On Tue, May 2, 2023 at 5:43 PM Martin KaFai Lau <martin.lau@xxxxxxxxx> wrote:
>
> On 5/2/23 5:29 PM, Martin KaFai Lau wrote:
> > On 5/1/23 12:48 PM, Stanislav Fomichev wrote:
> >> Instead of assuming EFAULT, let's assume the BPF program's
> >> output is ignored.
> >>
> >> Remove "getsockopt: deny arbitrary ctx->retval" because it
> >> was actually testing optlen.
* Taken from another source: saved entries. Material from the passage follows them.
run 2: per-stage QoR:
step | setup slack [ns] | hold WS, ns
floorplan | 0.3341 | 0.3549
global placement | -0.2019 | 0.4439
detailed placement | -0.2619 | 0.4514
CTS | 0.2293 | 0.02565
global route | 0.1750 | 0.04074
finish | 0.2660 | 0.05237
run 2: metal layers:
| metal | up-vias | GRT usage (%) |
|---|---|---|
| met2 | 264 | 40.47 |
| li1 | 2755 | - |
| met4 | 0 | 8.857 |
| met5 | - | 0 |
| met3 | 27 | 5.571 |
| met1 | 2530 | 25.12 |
We have separate set of tests
> >> for retval.
> >>
> >> Signed-off-by: Stanislav Fomichev <sdf@xxxxxxxxxx>
> >> ---
> >> .../selftests/bpf/prog_tests/sockopt.c | 98 +++++++++++++++++--
> >> 1 file changed, 92 insertions(+), 6 deletions(-)
> >>
> >> diff --git a/tools/testing/selftests/bpf/prog_tests/sockopt.c
> >> b/tools/testing/selftests/bpf/prog_tests/sockopt.c
> >> index aa4debf62fc6..a7bc9dc93ce0 100644
> >> --- a/tools/testing/selftests/bpf/prog_tests/sockopt.c
> >> +++ b/tools/testing/selftests/bpf/prog_tests/sockopt.c
> >> @@ -5,6 +5,10 @@
> >> static char bpf_log_buf[4096];
> >> static bool verbose;
> >> +#ifndef PAGE_SIZE
> >> +#define PAGE_SIZE 4096
> >> +#endif
> >> +
> >> enum sockopt_test_error {
> >> OK = 0,
> >> DENY_LOAD,
> >> @@ -273,10 +277,30 @@ static struct sockopt_test {
> >> .error = EFAULT_GETSOCKOPT,
> >> },
> >> {
> >> - .descr = "getsockopt: deny arbitrary ctx->retval",
> >> + .descr = "getsockopt: ignore >PAGE_SIZE optlen",
> >> .insns = {
> >> - /* ctx->retval = 123 */
> >> - BPF_MOV64_IMM(BPF_REG_0, 123),
> >> + /* write 0xFF to the first optval byte */
> >> +
> >> + /* r6 = ctx->optval */
> >> + BPF_LDX_MEM(BPF_DW, BPF_REG_6, BPF_REG_1,
> >> + offsetof(struct bpf_sockopt, optval)),
> >> + /* r2 = ctx->optval */
> >> + BPF_MOV64_REG(BPF_REG_2, BPF_REG_6),
> >> + /* r6 = ctx->optval + 1 */
> >> + BPF_ALU64_IMM(BPF_ADD, BPF_REG_6, 1),
> >> +
> >> + /* r7 = ctx->optval_end */
> >> + BPF_LDX_MEM(BPF_DW, BPF_REG_7, BPF_REG_1,
> >> + offsetof(struct bpf_sockopt, optval_end)),
> >> +
> >> + /* if (ctx->optval + 1 <= ctx->optval_end) { */
> >> + BPF_JMP_REG(BPF_JGT, BPF_REG_6, BPF_REG_7, 1),
> >> + /* ctx->optval[0] = 0xF0 */
> >> + BPF_ST_MEM(BPF_B, BPF_REG_2, 0, 0xFF),
> >> + /* } */
> >> +
> >> + /* ctx->retval = 0 */
> >> + BPF_MOV64_IMM(BPF_REG_0, 0),
> >
> >
> > This is an interesting test case. One more question just came to my mind,
> > does it make sense to also ignore the bpf-prog's 'ctx->retval = 0' in getsockopt
> > considering its optval change has already been ignored. Something like:
> >
> > if (optval && (ctx.optlen > max_optlen || ctx.optlen < 0)) {
> > if (orig_optlen > PAGE_SIZE && ctx.optlen >= 0) {
> > pr_info_once("bpf getsockopt: ignoring program buffer with
> > optlen=%d (max_optlen=%d)\n",
> > ctx.optlen, max_optlen);
> > ret = retval;
> > goto out;
> > }
> > ret = -EFAULT;
> > goto out;
> > }
>
> Previous one has indentation off. Meaning to be:
>
> if (optval && (ctx.optlen > max_optlen || ctx.optlen < 0)) {
> if (orig_optlen > PAGE_SIZE && ctx.optlen >= 0) {
> pr_info_once("bpf getsockopt: ignoring program buffer with optlen=%d
> (max_optlen=%d)\n",
> ctx.optlen, max_optlen);
> ret = retval;
> goto out;
> }
> ret = -EFAULT;
> goto out;
> }
Good idea. I'll also try to add 'retval = 123' to this testcase to verify.